Snowflake Servers
Note: The following is an extract of the transcript from an interview I gave in 2018, after my talk at the Centiq Experts Forum that year. It’s also published on the Centiq blog and more recently reproduced on my LinkedIn. Photo by Marc Newberry on Unsplash.
What are snowflake servers and why does this happen?
This is a term that comes from the Visible Ops Handbook (you can read more about it on Martin Fowler’s blog) – and essentially it’s the problem where, over time, the processes around your IT infrastructure become inconsistent. So, the reasons that choices were made becomes lost as different people manage different systems — and trying to keep them alive becomes a real manual, and therefore error-prone, process.
No two snowflakes are alike — and essentially, it’s the same situation here, with snowflake servers.
What are the cost and consequences of this?
The configuration of these servers starts to diverge over time, so you start to see differences in infrastructure when you typically want them to be the same, especially across environments.
Imagine you run a project through both Dev and Test environments and it all works fine, then in the critical Production release, a problem arises. Quite often, the main cause comes from inconsistencies from manual management, so you’re putting critical deadlines at risk and it takes both time and effort to fix.
Then there’s also unplanned events where you might need to solve challenges in Production right away. Making sure that those changes are then reflected back into your Pre-production environments is crucial, or you end up with Pre-production configuration drift, which increases both project and service risk.
Worse still, this is latent risk. It can creep up and hit you some time in the future, increasing costs, pushing back deadlines, introducing downtime and more.
Where should people start in trying to fix this?
Traditionally people turn toward change control mechanisms. It gets associated with a big process and change advisory boards, which don’t happen often and actually start to slow changes down.
So the need to control changes comes really from trying to maintain stability and remove risk. The flip side of that is that they inhibit innovation and prevent business-driven changes going through.
The following extract from the 2014 State of DevOps report shows what we mean here:
“Peer-reviewed change approval process. We found that when external approval (e.g., change approval boards) was required in order to deploy to production, IT performance decreased. But when the technical team held itself accountable for the quality of its code through peer review, performance increased. Surprisingly, the use of external change approval processes had no impact on restore times, and had only a negligible e ect on reducing failed changes. In other words, external change approval boards had a big negative impact on throughput, with negligible impact on stability.”
The more forward thinking and agile way of looking at this is through automation processes. Ultimately, consistency is repetition by definition — and this is what computers are great at anyway.
This requires a level of understanding and expertise and strategy, so it’s not easy if you haven’t done it before — but it helps deliver the same outcome at scale and reduced operational cost.
This is especially important in a cloud world — where you are potentially thinking of scaling massive amounts. If you do this manually across that scale, it just isn’t feasible.

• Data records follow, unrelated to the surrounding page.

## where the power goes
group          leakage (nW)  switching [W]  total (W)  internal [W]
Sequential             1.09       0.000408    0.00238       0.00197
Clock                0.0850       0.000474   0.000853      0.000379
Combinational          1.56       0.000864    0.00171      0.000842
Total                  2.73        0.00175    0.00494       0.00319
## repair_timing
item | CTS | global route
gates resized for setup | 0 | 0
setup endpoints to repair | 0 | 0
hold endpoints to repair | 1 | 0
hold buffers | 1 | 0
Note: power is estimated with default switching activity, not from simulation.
[config.mk]
export PLATFORM = sky130hd
export DESIGN_NAME = timer_in_cond
export DESIGN_NICKNAME = d
export VERILOG_FILES = /design/src/rtl/timer_in_cond.sv
export SDC_FILE = /design/constraint.sdc
export NUM_CORES = 1
export LEC_CHECK = 0
export CAP_MARGIN = 30
export CORE_MARGIN = 2
export CORE_UTILIZATION = 30
export DETAILED_ROUTE_END_ITERATION = 12
export PLACE_DENSITY_LB_ADDON = 0.1
export SLEW_MARGIN = 20
export SYNTH_ARGS = -nofsm -noshare
export SYNTH_HDL_FRONTEND = slang
export SYNTH_SLANG_ARGS = --single-unit
[constraint.sdc]
create_clock -name wb_clk_i -period 1.84 [get_ports wb_clk_i]
set_clock_uncertainty 0.15 [all_clocks]
set_input_delay 0.552 -clock wb_clk_i [delete_from_list [all_inputs] [get_ports wb_clk_i]]
set_output_delay 0.552 -clock wb_clk_i [all_outputs]
set_load 0.03 [all_outputs]
[src/rtl/timer_in_cond.sv]
// Input conditioner for the general timer: 2-flop synchroniser, glitch filter, clean level, edge strobe.
// Optional glitch counter (glitch_clr_i / glitch_cnt_o) is built when TIMER_IN_GLITCH_CNT_EN is defined.
module timer_in_cond #(
    parameter int FILT_W = 8
) (
    input  logic              wb_clk_i,
    input  logic              wb_rst_i,
    input  logic              raw_i,
    input  logic              en_i,
    input  logic [FILT_W-1:0] filt_len_i,
    input  logic [1:0]        edge_sel_i,
`ifdef TIMER_IN_GLITCH_CNT_EN
    input  logic              glitch_clr_i,
    output logic [15:0]       glitch_cnt_o,
`endif
    output logic              level_o,
    output logic              pulse_o
);

    localparam logic [FILT_W-1:0] CNT_ONE = {{(FILT_W-1){1'b0}}, 1'b1};

    logic              s1_q, s1_d;
    logic              s2_q, s2_d;
    logic              lvl_q, lvl_d;
    logic [FILT_W-1:0] cnt_q, cnt_d;
    logic              pulse_q, pulse_d;
    logic              accept;

    // Synchroniser stages are plain copies so nothing sits between the two flops.
    always_comb begin
        s1_d = raw_i;
        s2_d = s1_q;
    end

    always_comb begin
        lvl_d   = lvl_q;
        cnt_d   = cnt_q;
        accept  = 1'b0;
        pulse_d = 1'b0;
        if (!en_i) begin
            lvl_d = s2_q;
            cnt_d = '0;
        end else if (s2_q == lvl_q) begin
            cnt_d = '0;
        end else if (cnt_q >= filt_len_i) begin
            // >= so a shortened filter length accepts an overdue count at once
            lvl_d  = s2_q;
            cnt_d  = '0;
            accept = 1'b1;
        end else begin
            cnt_d = cnt_q + CNT_ONE;
        end
        pulse_d = accept && (s2_q ? edge_sel_i[0] : edge_sel_i[1]);
    end

    always_ff @(posedge wb_clk_i) begin
        if (wb_rst_i) begin
            s1_q    <= 1'b0;
            s2_q    <= 1'b0;
            lvl_q   <= 1'b0;
            cnt_q   <= '0;
            pulse_q <= 1'b0;
        end else begin
            s1_q    <= s1_d;
            s2_q    <= s2_d;
            lvl_q   <= lvl_d;
            cnt_q   <= cnt_d;
            pulse_q <= pulse_d;
        end
    end

    assign level_o = lvl_q;
    assign pulse_o = pulse_q;

`ifdef TIMER_IN_GLITCH_CNT_EN
    logic        glitch_evt;
    logic [15:0] gcnt_q, gcnt_d;

    // A partial count collapsing back to the held level is a rejected glitch.
    always_comb begin
        glitch_evt = en_i && (s2_q == lvl_q) && (cnt_q != '0);
        gcnt_d     = gcnt_q;
        if (glitch_clr_i) begin
            gcnt_d = '0;
        end else if (glitch_evt && (gcnt_q != 16'hFFFF)) begin
            gcnt_d = gcnt_q + 16'd1;
        end
    end

    always_ff @(posedge wb_clk_i) begin
        if (wb_rst_i) begin
            gcnt_q <= '0;
        end else begin
            gcnt_q <= gcnt_d;
        end
    end

    assign glitch_cnt_o = gcnt_q;
`endif

endmodule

You also want to remove human intervention where possible, which necessarily means some level of automation.
What are the key technologies to fixing this?

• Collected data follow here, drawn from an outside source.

--- src/rtl/proc_pkg.sv ---
`default_nettype none
// ============================================================================
// Module      : proc_pkg
// Description : Shared definitions for the branch sequencer: flag bit
//               indices, condition-code encodings and the sequencer FSM
//               state type.
// Revision    : 1.0 - initial release
// ============================================================================
package proc_pkg;

  // Bit positions inside the architectural flag register.
  localparam int FLAG_Z = 0;
  localparam int FLAG_C = 1;
  localparam int FLAG_S = 2;
  localparam int FLAG_O = 3;

  // Condition select encodings. 3'b010 and 3'b011 are intentionally unused.
  localparam logic [2:0] COND_TRUE     = 3'b000;
  localparam logic [2:0] COND_NEG      = 3'b001;
  localparam logic [2:0] COND_CARRY    = 3'b100;
  localparam logic [2:0] COND_ZERO     = 3'b101;
  localparam logic [2:0] COND_NEG_ZERO = 3'b110;
  localparam logic [2:0] COND_OVF      = 3'b111;

  typedef enum logic [1:0] {
    ST_IDLE  = 2'd0,
    ST_EVAL  = 2'd1,
    ST_FLUSH = 2'd2
  } seq_state_t;

endpackage
`default_nettype wire

--- src/rtl/cond_eval.sv ---
`default_nettype none
// ============================================================================
// Module      : cond_eval
// Description : Combinational branch condition evaluator. Selects the raw
//               condition from the flags, then applies jtrue/jfalse polarity.
//               Undefined condition codes never produce a taken branch.
// Revision    : 1.0 - initial release
// Ports       : opcode (1 = jtrue, 0 = jfalse), cond (condition select),
//               flags (Z,C,S,O at bits 0..3), taken (branch decision)
// ============================================================================
module cond_eval
  import proc_pkg::*;
(
  input  logic       opcode,
  input  logic [2:0] cond,
  input  logic [3:0] flags,
  output logic       taken
);

  logic w_raw;
  logic w_defined;

  always_comb begin
    w_raw     = 1'b0;
    w_defined = 1'b1;
    case (cond)
      COND_TRUE:     w_raw = 1'b1;
      COND_NEG:      w_raw = flags[FLAG_S];
      COND_CARRY:    w_raw = flags[FLAG_C];
      COND_ZERO:     w_raw = flags[FLAG_Z];
      COND_NEG_ZERO: w_raw = flags[FLAG_S] | flags[FLAG_Z];
      COND_OVF:      w_raw = flags[FLAG_O];
      default:       w_defined = 1'b0;
    endcase
  end

  // Undefined codes are forced not-taken regardless of polarity.
  assign taken = w_defined & (opcode ? w_raw : ~w_raw);

endmodule
`default_nettype wire

--- src/rtl/branch_sequencer.sv ---
`default_nettype none
// ============================================================================
// Module      : branch_sequencer
// Description : Conditional jump sequencer. Holds the Z/C/S/O flag register,
//               accepts one branch request at a time, evaluates it, pulses
//               pc_load on a taken branch and then flushes fetch/decode for
//               FLUSH_CYCLES cycles.
// Revision    : 1.0 - initial release
// Config      : FLAG_BYPASS_EN - when defined, a flag write coinciding with
//               EVAL is forwarded to the evaluator instead of costing an
//               extra EVAL cycle.
// Ports       : clk, rst_n (async active-low)
//               alu_flags/flag_we   - flag register write port
//               br_valid/br_ready   - request handshake
//               br_opcode/br_cond/br_target - request fields
//               pc_load/pc_target   - PC load pulse and target
//               flush/stall         - pipeline control
//               taken_count         - saturating taken-branch counter
//               flags_q             - current flag register
// ============================================================================
module branch_sequencer
  import proc_pkg::*;
#(
  parameter int AW           = 16,
  parameter int FLUSH_CYCLES = 2
) (
  input  logic          clk,
  input  logic          rst_n,
  input  logic [3:0]    alu_flags,
  input  logic          flag_we,
  input  logic          br_valid,
  output logic          br_ready,
  input  logic          br_opcode,
  input  logic [2:0]    br_cond,
  input  logic [AW-1:0] br_target,
  output logic          pc_load,
  output logic [AW-1:0] pc_target,
  output logic          flush,
  output logic          stall,
  output logic [15:0]   taken_count,
  output logic [3:0]    flags_q
);

  localparam int              CW           = (FLUSH_CYCLES > 1) ? $clog2(FLUSH_CYCLES) : 1;
  localparam logic [CW-1:0]   C_FLUSH_LOAD = CW'((FLUSH_CYCLES > 0) ? FLUSH_CYCLES - 1 : 0);

  seq_state_t      r_state;
  seq_state_t      w_next_state;
  logic            r_opcode;
  logic [2:0]      r_cond;
  logic [AW-1:0]   r_target;
  logic [3:0]      r_flags;
  logic [15:0]     r_taken_count;
  logic [CW-1:0]   r_flush_cnt;

  logic [3:0]      w_eval_flags;
  logic            w_hold;
  logic            w_taken;
  logic            w_fire;

`ifdef FLAG_BYPASS_EN
  // Forward the flags being written this cycle; no extra EVAL cycle needed.
  assign w_eval_flags = flag_we ? alu_flags : r_flags;
  assign w_hold       = 1'b0;
`else
  // A flag write during EVAL defers the decision until the register settles.
  assign w_eval_flags = r_flags;
  assign w_hold       = flag_we;
`endif

  cond_eval u_cond_eval (
    .opcode (r_opcode),
    .cond   (r_cond),
    .flags  (w_eval_flags),
    .taken  (w_taken)
  );

  assign w_fire = (r_state == ST_EVAL) && !w_hold && w_taken;

  // State register
  always_ff @(posedge clk or negedge rst_n) begin
    if (!rst_n) r_state <= ST_IDLE;
    else        r_state <= w_next_state;
  end

  // Next-state logic
  always_comb begin
    w_next_state = r_state;
    case (r_state)
      ST_IDLE: begin
        if (br_valid) w_next_state = ST_EVAL;
      end
      ST_EVAL: begin
        if (w_hold)                          w_next_state = ST_EVAL;
        else if (w_taken && FLUSH_CYCLES > 0) w_next_state = ST_FLUSH;
        else                                 w_next_state = ST_IDLE;
      end
      ST_FLUSH: begin
        if (r_flush_cnt == '0) w_next_state = ST_IDLE;
      end
      default: w_next_state = ST_IDLE;
    endcase
  end

  // Output decode
  always_comb begin
    br_ready = (r_state == ST_IDLE);
    stall    = (r_state == ST_EVAL) || (r_state == ST_FLUSH);
    flush    = (r_state == ST_FLUSH);
    pc_load  = w_fire;
  end

  // Datapath registers
  always_ff @(posedge clk or negedge rst_n) begin
    if (!rst_n) begin
      r_opcode      <= 1'b0;
      r_cond        <= '0;
      r_target      <= '0;
      r_flags       <= '0;
      r_taken_count <= '0;
      r_flush_cnt   <= '0;
    end else begin
      if (flag_we) r_flags <= alu_flags;

      // Request fields are only sampled on the accept cycle.
      if (r_state == ST_IDLE && br_valid) begin
        r_opcode <= br_opcode;
        r_cond   <= br_cond;
        r_target <= br_target;
      end

      if (w_fire && r_taken_count != 16'hFFFF)
        r_taken_count <= r_taken_count + 16'd1;

      // Counter holds remaining flush cycles minus one.
      if (r_state == ST_EVAL && w_next_state == ST_FLUSH)
        r_flush_cnt <= C_FLUSH_LOAD;
      else if (r_state == ST_FLUSH && r_flush_cnt != '0)
        r_flush_cnt <= r_flush_cnt - 1'b1;
    end
  end

  assign pc_target   = r_target;
  assign taken_count = r_taken_count;
  assign flags_q     = r_flags;

endmodule
`default_nettype wire
<file path="config.mk">
export PLATFORM = sky130hd
export DESIGN_NAME = imm_decode_stage
export DESIGN_NICKNAME = d
export VERILOG_FILES = /design/src/rtl/id_pkg.sv /design/src/rtl/imm_ctrl_decode.sv /design/src/rtl/imm_decode_stage.sv
export SDC_FILE = /design/constraint.sdc
export NUM_CORES = 1
export LEC_CHECK = 0
export ABC_AREA = 1
export BUFFER_PORTS_ARGS = -buffer_cell sky130_fd_sc_hd__buf_2
export CORE_MARGIN = 4
export CORE_UTILIZATION = 49
export DETAILED_ROUTE_END_ITERATION = 6
export PLACE_DENSITY_LB_ADDON = 0.15
export SKIP_LAST_GASP = 1
export SYNTH_ARGS = -nofsm -noshare
export SYNTH_HDL_FRONTEND = slang
export SYNTH_SLANG_ARGS = --single-unit
</file>
<file path="constraint.sdc">
create_clock -name clk -period 1.2 [get_ports clk]
set_clock_uncertainty 0.05 [all_clocks]
set_input_delay 0.06 -clock clk [delete_from_list [all_inputs] [get_ports clk]]
set_output_delay 0.06 -clock clk [all_outputs]
set_load 0.005 [all_outputs]
</file>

The first thing is to be clear that you can’t deliver this outcome looking at technology alone. It’s about People, Process and Technology.
But once you do get down to the technology level, key tools typically include Chef, Puppet, Ansible, Salt.
The open source tooling is what we lean toward at Centiq because they’re open technologies, which helps when working with cutting edge technologies such as SAP HANA, you are free to develop those bits yourself and contribute them back into the wider open source community.
Another reason is they have a huge community inputting. It’s built by people who are passionate enough about making it work that they will even do it in their spare time.
What’s the role of software thinking in hardware work?
Infrastructure as code is much more than just having automation. The software-engineering mindset has brought not just how to write code, but how to manage it, how to test it, how to release it, how to integrate into your processes.
When you apply that to an infrastructure world, it moves away from relying on a subject matter expert (SME) to get stuff done, but rather it’s in the code itself. When you put that into the software, those long feedback loops reliant on SMEs start to disappear. So if things are going to go wrong, or you need to fix them, all that info is in one place, version-controlled, with no need to rely on experts for business as usual activities.
So it’s almost about people making themselves less crucial for maintaining the basics, to free them up to solve the real problems?
Absolutely, hit the nail on the head. It’s very natural for people to want to protect their own jobs a bit, but the mindset needs to be that we’re here to do the real thinking that computers can’t do — the complex thinking — move anything repeatable into the work the computer does.
And in both cases it’s about centralisation?
That’s right — some of what comes from the DevOps world is transparency, making sure there aren’t blockers in the way.
If you are moving that info down into the code, and making that investment something that can be shared much more easily, that’s when you’re winning.